Y el Archivo Histórico Municipal tiene dentro de sus expedientes las cédulas de afiliación de algunos trabajadores ferrocarrileros que formaban parte de clubes liberales y antirreeleccionistas. Ser ferrocarrilero era también ser un revolucionario.
Un pasado sobre vías
La historiadora Isabel Bonilla dirige una biblioteca donde está contenida la historia del ferrocarril en México: las locomotoras, los viajes, los sindicatos, los contratos colectivos, los hombres como Teodoro Larrey, todo, todo está contenido en un pequeño edificio de una sola planta ubicado dentro del perímetro del Museo Nacional de los Ferrocarriles Mexicanos.
Las estaciones del Ferrocarril Mexicano y el Mexicano del Sur fueron cerradas definitivamente en 1972, y fue allí donde, veinticinco años después, se fundaron tanto el Museo Nacional de los Ferrocarriles Mexicanos como el Centro de Documentación e Investigación Ferroviarias.
La estación del Ferrocarril Interoceánico cerró en 1954, pero sus talleres siguieron funcionando veinte años después, hasta que ocurrió un incendio.
En 1995, Bonilla llegó a un programa nacional de rescate de documentación ferroviaria para preservar los documentos históricos de la empresa Ferrocarriles Nacionales de México antes de su nueva privatización.
La historiadora pasó a formar parte del Centro de Documentación e Investigación Ferroviarias, que en 2015 obtuvo la categoría de Memoria del Mundo por la preservación de los registros del sistema ferroviario mexicano correspondientes al periodo 1824-1958.
Entre estos se encuentra la colección de la revista Ferronales, que se imprimió desde 1930 hasta 1990, un catálogo con especificaciones técnicas de locomotoras y equipo de arrastres, además de reglamentos, capacitaciones, manuales y más de 200 mil planos de la red ferroviaria.
Durante los fines de semana, cuando Isabel Bonilla no está trabajando en la biblioteca, está “persiguiendo trenes” cerca de la ciudad. Las fotografías de su teléfono al pie de las vías del tren en Amozoc, o a bordo de una locomotora en Veracruz, dan cuenta del sentido exacto de sus palabras.
En cuanto a Teodoro Larrey, su destino está fielmente registrado.
Durante sus 35 años como trabajador de ferrocarriles, Teodoro trabajó como mecánico, auditor, pasa-carbón y subgerente de Fuerza Motriz.
Aún tuvo tiempo de inventar el Recalentador Larrey, un sistema de ahorro de combustible en las locomotoras que se adelantó a la ingeniería estadunidense, y también fue constructor de las primeras placas de automóvil que se fabricaron en el país.
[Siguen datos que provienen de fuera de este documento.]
--- src/rtl/m_layer_output_acc_pkg.sv ---
// m_layer_output_acc_pkg: shared map-word width, accumulator default, phase encoding and 16-bit saturation
package m_layer_output_acc_pkg;
  localparam int PSUM_W = 16;
  localparam int ACC_W_DEF = 24;
  typedef enum logic [1:0] {LOAD, ACCUM, EMIT} acc_state_e;
  function automatic logic signed [PSUM_W-1:0] sat16(input logic signed [31:0] v);
    return v > 32'sd32767 ? 16'sh7fff : v < -32'sd32768 ? 16'sh8000 : v[PSUM_W-1:0];
  endfunction
endpackage

--- src/rtl/m_layer_output_acc_ram.sv ---
// m_acc_ram: DEPTH x W accumulator store, async read / sync write; ports clk_in, i_we, i_waddr, i_wdata, i_raddr, o_rdata
module m_acc_ram #(
  parameter int DEPTH = 36,
  parameter int W = 24,
  parameter int AW = 6
) (
  input  logic          clk_in,
  input  logic          i_we,
  input  logic [AW-1:0] i_waddr,
  input  logic [W-1:0]  i_wdata,
  input  logic [AW-1:0] i_raddr,
  output logic [W-1:0]  o_rdata
);
  logic [W-1:0] r_mem [DEPTH];
  always_ff @(posedge clk_in)
    if (i_we) r_mem[i_waddr] <= i_wdata;
  assign o_rdata = r_mem[i_raddr];
endmodule

--- src/rtl/m_layer_output_acc.sv ---
// m_layer_output_acc: accumulates per-loop psums, adds bias, ReLU + sat16; ports clk_in, rst_n, psum_in/psum_valid, bias -> map_out/wr, frame_done, busy
module m_layer_output_acc
  import m_layer_output_acc_pkg::*;
#(
  parameter int NUM_OUT = 36,
  parameter int NUM_LOOP = 120,
  parameter int ACC_W = ACC_W_DEF
) (
  input  logic                     clk_in,
  input  logic                     rst_n,
  input  logic signed [PSUM_W-1:0] psum_in,
  input  logic                     psum_valid,
  input  logic signed [PSUM_W-1:0] bias,
  output logic signed [PSUM_W-1:0] map_out,
  output logic                     wr,
  output logic                     frame_done,
  output logic                     busy
);
  localparam int IW = NUM_OUT > 1 ? $clog2(NUM_OUT) : 1;
  localparam int LW = NUM_LOOP > 1 ? $clog2(NUM_LOOP) : 1;
  localparam logic [IW-1:0] IDX_LAST = IW'(NUM_OUT - 1);
  localparam logic [LW-1:0] LOOP_LAST = LW'(NUM_LOOP - 1);
  localparam logic signed [ACC_W-1:0] ACC_MAX = {1'b0, {(ACC_W-1){1'b1}}};
  localparam logic signed [ACC_W-1:0] ACC_MIN = {1'b1, {(ACC_W-1){1'b0}}};
  logic [IW-1:0] r_idx;
  logic [LW-1:0] r_loop;
  logic signed [ACC_W-1:0] w_rd, w_base, w_acc_sat, w_wdata;
  logic signed [ACC_W:0] w_acc_sum;
  logic signed [ACC_W+1:0] w_sum;
  logic signed [PSUM_W-1:0] w_y;
  acc_state_e w_state;
  logic w_we;
  m_acc_ram #(.DEPTH(NUM_OUT), .W(ACC_W), .AW(IW)) u_ram (
    .clk_in (clk_in),
    .i_we   (w_we),
    .i_waddr(r_idx),
    .i_wdata(w_wdata),
    .i_raddr(r_idx),
    .o_rdata(w_rd)
  );
  // EMIT wins over LOAD so a single-loop frame emits with an empty accumulator
  always_comb begin
    w_state = r_loop == LOOP_LAST ? EMIT : r_loop == '0 ? LOAD : ACCUM;
    w_acc_sum = (ACC_W+1)'(w_rd) + (ACC_W+1)'(psum_in);
    w_acc_sat = w_acc_sum[ACC_W] != w_acc_sum[ACC_W-1] ? (w_acc_sum[ACC_W] ? ACC_MIN : ACC_MAX) : w_acc_sum[ACC_W-1:0];
    w_wdata = w_state == LOAD ? ACC_W'(psum_in) : w_acc_sat;
    w_base = NUM_LOOP == 1 ? '0 : w_rd;
    w_sum = (ACC_W+2)'(w_base) + (ACC_W+2)'(psum_in) + (ACC_W+2)'(bias);
    w_y = w_sum < 0 ? '0 : sat16(32'(w_sum));
    w_we = rst_n && psum_valid && w_state != EMIT;
  end
  always_ff @(posedge clk_in)
    if (!rst_n) begin
      r_idx <= '0;
      r_loop <= '0;
      map_out <= '0;
      wr <= 1'b0;
      frame_done <= 1'b0;
    end else begin
      wr <= psum_valid && w_state == EMIT;
      frame_done <= psum_valid && w_state == EMIT && r_idx == IDX_LAST;
      if (psum_valid) begin
        r_idx <= r_idx == IDX_LAST ? '0 : r_idx + 1'b1;
        if (r_idx == IDX_LAST) r_loop <= r_loop == LOOP_LAST ? '0 : r_loop + 1'b1;
        if (w_state == EMIT) map_out <= w_y;
      end
    end
  assign busy = r_loop != '0 || r_idx != '0;
endmodule

--- config.mk ---
export PLATFORM = sky130hd
export DESIGN_NAME = m_layer_output_acc
export DESIGN_NICKNAME = d
export VERILOG_FILES = /design/src/rtl/m_layer_output_acc_pkg.sv /design/src/rtl/m_layer_output_acc_ram.sv /design/src/rtl/m_layer_output_acc.sv
export SDC_FILE = /design/constraint.sdc
export NUM_CORES = 1
export LEC_CHECK = 0
export ABC_CLOCK_PERIOD_IN_PS = 5700
export CAP_MARGIN = 20
export CORE_MARGIN = 2
export CORE_UTILIZATION = 59
export CTS_BUF_LIST = sky130_fd_sc_hd__clkbuf_8
export CTS_CLUSTER_SIZE = 24
export DETAILED_ROUTE_END_ITERATION = 7
export MAX_ROUTING_LAYER = met4
export PLACE_DENSITY = 0.86
export RECOVER_POWER = 25
export SYNTH_ARGS = -nofsm -noshare
export SYNTH_HDL_FRONTEND = slang
export SYNTH_HIERARCHICAL = 1
export SYNTH_SLANG_ARGS = --single-unit
--- constraint.sdc ---
create_clock -name clk_in -period 5.7 [get_ports clk_in]
set_input_delay 0.855 -clock clk_in [delete_from_list [all_inputs] [get_ports clk_in]]
set_output_delay 0.855 -clock clk_in [all_outputs]
set_load 0.03 [all_outputs]
### Word-level counts from Yosys, hierarchy flattened

Memory sizes are Yosys's and may differ from the RTL's. A register that Yosys moved wholly into a read port is not among the register bits.
Cells that the tools add are included.

* add/subtract/negate cells: 5
* magnitude comparators: 3
* equal/unequal tests: 5
* multiplexer cells: 14
* reductions and logical operators: 11

Operators with widths (count)
* $mux 24: 3
* $add 24x16->25: 2
* $mux 16: 3
* $add 25x16->26: 1
* $gt 26x16->1 const B: 1
* $lt 26x1->1 const B: 1
* $lt 26x16->1 const B: 1
* $mux 6: 3
* $add 7x1->7 const B: 1
* $eq 7x7->1 const B: 1
* $logic_not 7->1: 1
* $mux 7: 1
* $reduce_bool 7->1: 1
* $add 6x1->6 const B: 1
* $eq 6x6->1 const B: 1
* $reduce_bool 6->1: 1
* $logic_and 1x1->1: 4
* $reduce_and 2->1: 2
* $mux 1: 3
* $eq 2x2->1 const B: 1
* $logic_not 2->1: 1
* $mux 2: 1
* $ne 2x2->1 const B: 1
* $logic_or 1x1->1: 1
* $ne 1x1->1: 1

* register bits after elaboration: 31
* memory bits (writable): 864
* input bits: 35
* word-level logic and storage cells: 44
* memories: 1

Memories
* u_ram.r_mem: words 36, bits a word 24, rd ports 1, clocked after memory_dff 1, write ports 1, line m_layer_output_acc_ram.sv:14 `logic [W-1:0] r_mem [DEPTH];`

### Depth between registers and ports, before layout

Gate-level depths: netlist of the first run.

* depth in word-level cells: 7
* gate-level depth with buffers: 21
* gate-level depth less buffers: 16

### Hierarchy

Netlist of the first run, hierarchy kept.

By module, submodules not included
* m_acc_ram: times used 1, cells each 1752, area each 33940.1 um2
* m_layer_output_acc: times used 1, cells each 598, area each 4837.1 um2

### Least setup slack after synthesis of the first run

No wires, ideal clock.

* path kind: register to register
* from: register, netlist name r_idx[1]
* to: memory u_ram.r_mem[0][9] (data pin)
* library setup time: 421 ps
* arrival: 5086 ps
* path slack: 192 ps
* stages on the path, launching flop included: 21
* path buffers: 4
* cells stage by stage: dfxtp_1 buf_6 nor2b_1 clkbuf_1 clkbuf_1 a22o_1 a221oi_1 o22ai_1 o41ai_2 ha_1 inv_1 fa_1 nor2b_1 o2111ai_1 a211oi_1 o21ai_0 a21boi_0 mux2_2 buf_4 inv_1 a31oi_1

RTL lines (line)
* end, declared: m_layer_output_acc_ram.sv:14

==> impl_results.md, run 1 <==
- Outcome: finished, violations left
- Failing checks: capacitance limit, slew limit
- Hold Vio Cnt, Final: 0
- CTS Buffer Depth: 3
- WP data required: 6160 ps
- Cell type with the highest aggregate area in the netlist: edfxtp_1
- Share of cells above drive strength 1: 0.188
- Vias per cell: around 6.6
- Initial antenna violation count: 0
- Clock Skew: between 40 and 50 ps
- Async S/R FF share, synth: 0
- H-Tree Depth: 4
- Most frequent cell after synthesis: edfxtp_1
- CTS tree: done
- Synth Warn #: 6
- CP max FO: 36
- Prevailing post-synth register cell: edfxtp_1
- Top post-synthesis cells by area: edfxtp_1 (67%), mux2i_1 (9.9%), a22oi_1 (1.9%)
- Fin area: between 40000 and 50000 µm²
- Internal: ~11 mW
- Syn Area/Cell: around 17 µm²
- CP arrival: slightly below 6000 ps
- Root buffer cell: clkbuf_8
- Max IR drop VDD: 369 µV
- Reg power frac: 0.505
- Routed WL per cell: 27.7 µm
- Core ar.: 64700 µm²
- Clock power share: 0.331
- Reg2reg end: u_ram/r_mem[15][12]
- Routed WL: about 98 mm
- Core Util, Final: 0.678
- First-pass GRT wire length: approximately 140 mm
- Logic gate share of total power: 0.164
- Yosys top cell area share: 0.669
- Switching part of the total power: 0.264
- Slew @ Worst Pin: ~2400 ps
- Die Ht: roughly 260 µm
- Minimum clock period: about 5500 ps
- Min-delay worst type: register to register
- Psw: ~3.8 mW
- Initial Util: 0.599
- Post-synth EDFFs: roughly 860
- CTS Sinks: about 900
- Setup slack, reg-to-reg: a little under 200 ps
- Number of global-route vias before repair: approximately 23000
- Cell row count: 93
- Final ANT Viol Nets: 0
- Yosys cell types: 80
- IO Port Bufs: 53
- Hold Crit Start: map_out[15]
- Largest net degree at the start of global routing: 59
- Post-synthesis register bit count: ~900
- P per Cell Area: 327 nW/µm²
- Reg2Reg Launch Point: r_idx[1]
- CP endpoint kind: register
- Fin crit share: 0.966
- CTS Buf Count: roughly 130
- Final count of negative-setup-slack endpoints: 0
- Worst Setup SP: r_idx[1]
- # hold bufs at CTS: 0
- Grt total ovfl: 0
- Overall Global Routing Usage: 0.298
- Final HPWL DP: 59.9 mm
- DRT Pass-1 Iters: 7
- Leak: roughly 15 nW
- Cell area after synthesis: a little under 40000 µm²
- DRC viols: 0
- Crit Path Class: register to register
- Seq/Total Area, Yosys: 0.685
- Area Growth Syn to Fin: 13.2%
- Worst reg-to-reg path cell count: 18
- Diode count: 0
- Startpoint Class: register
- Syn Inst Count: about 2400
- Fin Setup TNS: 0 ps
- Die ar.: around 68000 µm²
- Final Slew Violations: 450
- Detailed Route Iter0 Violations: 2796
- Clk_lat worst skew: approximately 800 ps
- Max Fclk: 182 MHz
- Top Ports: 54
- Max-cap violations: 18
- Post-Place Cells: ~3300
- Leading cell types by count after synthesis: edfxtp_1 (864), mux2i_1 (385), a21oi_1 (141), a22oi_1 (96), nor2_1 (84)
- Slew headroom: -0.569
- Net Count, Synth: about 2500
- Clk pin slew, worst setup/hold paths: roughly 60 ps
- Setup crit end: u_ram/r_mem[15][12]
- Vias: roughly 23000
- # nets final: around 2700
- Post-route insts no fill: 3543
- Chip width: ~260 µm
- Cell Area, Placed: around 41000 µm²
- Gpl congestion: between 0.9 and 1
==> worst min path at each step <==
stage	end	slack, ps	cells after the start
after detailed placement	map_out[15]	470	1
after global routing	map_out[15]	500	1
after floorplan	r_loop[1]	470	2
final	map_out[15]	480	1
after global placement	map_out[15]	440	1
after CTS	map_out[15]	490	1
==> cells in the final DEF, fill, tap and decap left out, types with 24 or more instances in the layout <==
cell | Yosys | layout
clkdlybuf4s50_1 | 0 | 35
o41ai_2 | 25 | 25
fa_1 | 26 | 26
a21oi_1 | 141 | 121
inv_1 | 19 | 61
dfxtp_1 | 31 | 28
edfxtp_1 | 864 | 864
nor2_2 | 0 | 27
clkinv_1 | 1 | 35
mux2i_1 | 385 | 385
a22oi_1 | 96 | 96
mux4_2 | 24 | 24
ha_1 | 52 | 52
clkbuf_8 | 0 | 140
a22o_1 | 48 | 48
nand2_1 | 70 | 70
nor2_1 | 84 | 56
buf_12 | 3 | 30
o21ai_0 | 25 | 24
o22ai_1 | 27 | 25
a221oi_2 | 34 | 34
buf_4 | 24 | 124
==> timing repair <==
| action | 4_1_cts | 5_1_grt |
|---|---|---|
| cloned | 0 | 1 |
| pin swaps | 0 | 1 |
| gates resized for setup | 5 | 6 |
| endpoints found under the setup margin | 154 | 658 |
| buffers inserted | 0 | 3 |
==> cell type report <==
| cell class | instances | area, µm² |
|---|---|---|
| clock buffer | 140 | 1930 |
| multi-input combinational | 1304 | 11600 |
| sequential | 895 | 26600 |
| clock inverter | 99 | 485 |
| timing repair buffer | 230 | 2190 |
| tap | 855 | 1070 |
| inverter | 20 | 75.1 |
| fill | 4129 | 20800 |
==> cell families (layout without fill, tap and decap cells) <==
kind of cell	Yosys count	count (layout)	synth area share
adder cells (fa/ha/maj)	78	78	0.0302
flip-flops	895	895	0.685
AO/OA/AOI/OAI	520	521	0.106
AND/OR/NAND/NOR	253	253	0.0321
buffers and inverters	152	489	0.0233
multiplexers	411	411	0.114
XOR/XNOR	41	41	0.00945
==> power groups by stage <==
stage	logic, mW	registers [mW]	clock network, mW
2_1_floorplan	1.60	7.40	0
3_3_place_gp	2.21	7.40	0
3_5_place_dp	2.27	7.40	0
4_1_cts	2.29	7.26	4.83
5_1_grt	2.53	7.26	5.10
6_report	2.35	7.26	4.76
==> critical path: stages (launching register included) <==
cell	delay (ps)
dfxtp_2	490
nor2b_4	390
buf_4	410
buf_4	270
a221oi_1	100
o22ai_1	540
o41ai_2	280
ha_1	280
a21o_1	200
a21oi_1	290
buf_4	170
o211ai_1	90
a21oi_1	250
nand4b_1	170
mux2_2	420
buf_4	230
a31oi_1	220
a21oi_2	80
buf_4	270
==> per-layer routing <==
layer  share of wire  vias to the layer above  GRT usage
li1                -                     9946          -
met1            0.38                    11800      0.383
met2            0.48                     1446      0.465
met3           0.094                      259     0.0515
met4           0.046                        0      0.145
met5               0                        -          -
==> per-stage QoR <==
| stage | worst slack, ps | hold slack, ps | power (mW) |
|---|---|---|---|
| floorplan | 192 | 474 | 9.00 |
| global placement | 103 | 444 | 9.61 |
| detailed placement | -124 | 465 | 9.67 |
| CTS | 74.7 | 486 | 14.4 |
| global route | -3.12 | 499 | 14.9 |
| finish | 192 | 483 | 14.4 |
==> flip-flops by register name (all words and copies together) (netlist names) <==
| name | cells |
|---|---|
| r_idx | 6 |
| u_ram/r_mem | 864 |
| r_loop | 7 |
| map_out | 16 |
| wr | 1 |
| frame_done | 1 |
Note: power is estimated with default switching activity, not from simulation.
==> run 2: changes to the inputs <==
--- a/config.mk
+++ b/config.mk
@@ -15,6 +15,7 @@
 export MAX_ROUTING_LAYER = met4
 export PLACE_DENSITY = 0.86
 export RECOVER_POWER = 25
+export REMOVE_ABC_BUFFERS = 1
 export SYNTH_ARGS = -nofsm -noshare
 export SYNTH_HDL_FRONTEND = slang
 export SYNTH_HIERARCHICAL = 1
==> run 2 against run 1 <==
  * The run still ends with capacitance limit, slew limit left
  * Sequential cell count unchanged
  * Combinational power decreased by 3%
  * Global-route usage decreased by 0.37 points
  * Core utilization decreased by 0.17 points
  * Via count decreased by 1.1%
  * Maximum frequency increased by 0.16%
  * Sequential power about the same
  * Critical path type unchanged
  * Critical endpoint is now map_out[2]
  * Power about the same
  * Routed wire length decreased by 2.0%
==> impl_results.md, run 2 (synthesis gave the netlist of run 1 again) <==
- Outcome: finished, violations left
- Failing checks: capacitance limit, slew limit
- Largest net degree at the start of global routing: between 80 and 90
- Final ANT Viol Nets: 0
- Regs by FF count: u_ram/r_mem (864), map_out (16), r_loop (7)
- Chip width: roughly 260 µm
- Slew @ Worst Pin: around 2300 ps
- Clk pin slew, worst setup/hold paths: 70 ps
- CP endpoint kind: register
- Reg2Reg Launch Point: r_idx[2]
- Worst-path cell chain: and2_4 -> a22o_1 -> a221oi_1 -> o22ai_1 -> o41ai_2 -> fa_1 -> ha_1 -> fa_1 -> a211oi_2 -> o21ai_2 -> o2111ai_2 -> a31oi_1 -> o21a_1 -> o41ai_2 -> and4_1 -> buf_12 -> a41oi_1
- IO Port Bufs: 53
- Leak: around 15 nW
- Fin crit share: 0.965
- Startpoint Class: register
- Final count of negative-setup-slack endpoints: 0
- Final HPWL DP: slightly below 60 mm
- Hold Vio Cnt, Final: 0
- Clk_lat worst skew: about 830 ps
- Clock Skew: approximately 57 ps
- Cell row count: 93
- First-pass GRT wire length: roughly 140 mm
- Post-route insts no fill: roughly 3500
- Number of global-route vias before repair: about 23000
- CP max FO: 22
- Worst reg-to-reg path cell count: 17
- Max reg flops: 864
- Routed WL: about 96 mm
- Filler cell count: ~4100
- Hold Crit Start: map_out[15]
- Worst hold endpoint: map_out[15]
- Detailed Route Iter0 Violations: 2714
- Die ar.: slightly below 70000 µm²
- Max Fclk: between 150 and 200 MHz
- Slowest CP cell: o41ai_2
- FF+latch area: approximately 27000 µm²
- Post-Place Cells: 3260
- Largest Register: u_ram/r_mem
- CTS Buffer Depth: 3
- Die Ht: roughly 260 µm
- Max incr delay on CP: 660 ps
- Setup slack, reg-to-reg: between 200 and 250 ps
- CP arrival: ~6000 ps
- # nets final: roughly 2700
- Final Slew Violations: 500
- DRC viols: 0
- Fin Setup TNS: 0 ps
- Slew headroom: -0.552
- Grt total ovfl: 0
- Setup WS pre-CTS: between 30 and 40 ps
- Max IR drop VDD: about 250 µV
- Core ar.: 64700 µm²
- P per Cell Area: approximately 330 nW/µm²
- Highest-count cells in the layout ignoring fill and taps: edfxtp_1 (864), mux2i_1 (385), clkbuf_8 (139)
- Minimum clock period: around 5500 ps
- Vias: between 20000 and 25000
- Area Growth Syn to Fin: 12.9%
- Commonest non-fill, non-tap cell in the layout: edfxtp_1
- CTS tree: done
- Root buffer cell: clkbuf_8
- Crit Path Class: register to register
- Share of cells above drive strength 1: 0.177
- H-Tree Depth: 4
- WP data required: about 6300 ps
- Hold Crit Depth: 1
- # hold bufs at CTS: 0
- Worst setup margin: between 200 and 250 ps
- Vias per cell: around 6.6
- CTS Sinks: roughly 900
- Initial Util: 0.599
- Min-delay worst type: register to register
- CTS Buf Count: between 100 and 150
- Gpl congestion: 0.888
- Overall Global Routing Usage: 0.295
- Top Ports: 54
- Reg2reg end: map_out[2]
- Initial antenna violation count: 1
- Max-cap violations: 21
- DRT Pass-1 Iters: 6
- Routed WL per cell: around 27 µm
- Area of the multi-input gates: roughly 12000 µm²
==> run 2: routing by layer <==
| layer | global-route usage | share of wire |
|---|---|---|
| met4 | 0.117 | 0.040 |
| met1 | 0.381 | 0.37 |
| met3 | 0.0624 | 0.11 |
| met5 | - | 0 |
| met2 | 0.460 | 0.48 |
==> run 2: power breakdown <==
part / internal [mW] / switching, mW
Combinational: 0.916 / 1.37
Clock: 2.36 / 2.48
Sequential: 7.25 / 0.0107
==> run 2: worst max-delay path: cells and delay by family (launching register included) <==
| family | cells | cell delay [ps] |
|---|---|---|
| flip-flops | 1 | 420 |
| buffers and inverters | 1 | 160 |
| AO/OA/AOI/OAI | 11 | 2860 |
| adder cells (fa/ha/maj) | 3 | 1260 |
| AND/OR/NAND/NOR | 2 | 590 |
==> run 2: area by class of cell <==
class                   count  share of cell area
clock buffers             139              0.0437
inverters                  20             0.00171
multi-input cells        1303               0.264
diodes                      1           0.0000571
repair buffers            194              0.0469
flip-flops and latches    895               0.607
well taps                 855              0.0244
clock inverters            97              0.0125
==> run 2: repair_timing <==
item,CTS,global route
gates cloned,0,1
hold endpoints to repair,0,0
resized for setup,1,7
buffers inserted,0,6
endpoints found under the setup margin,3,843
pin swaps,0,0
==> run 2: how the worst max path moves through the flow <==
| stage | startpoint | slack [ps] | cells past startpoint | end |
|---|---|---|---|---|
| 2_1_floorplan | r_idx[0] | -13470 | 15 | u_ram/r_mem[0][9] |
| 3_3_place_gp | r_idx[0] | 130 | 18 | u_ram/r_mem[16][3] |
| 3_5_place_dp | r_idx[0] | 30 | 18 | u_ram/r_mem[16][0] |
| 4_1_cts | r_idx[0] | 5 | 17 | map_out[3] |
| 5_1_grt | r_idx[0] | -30 | 18 | map_out[3] |
| 6_report | r_idx[2] | 200 | 17 | map_out[2] |
==> run 2: through the flow <==
step | hold slack, ps | total power [mW] | cell area (µm²) | util
2_1_floorplan | 474 | 9.38 | 38000 | -
3_3_place_gp | 447 | 9.56 | 41300 | 0.638
3_5_place_dp | 451 | 9.61 | 41300 | 0.638
4_1_cts | 470 | 14.4 | 43700 | 0.676
5_1_grt | 485 | 14.9 | 43800 | 0.677
6_report | 463 | 14.4 | 43800 | 0.677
Murió en la Ciudad de México el 14 de noviembre de 1944, rodeado de ferrocarrileros en un cuarto, como aquel en el que, cuarenta y cuatro años antes, había fundado la Unión.
De su estancia en aquella casa de huéspedes –hoy convertida en una tienda de aparatos electrónicos– quedan dos testimonios: dos placas metálicas instaladas en 1925 y 1980, respectivamente, donde se indica que allí se fundó la Unión de Mecánicos Mexicanos. Ninguna lleva su nombre.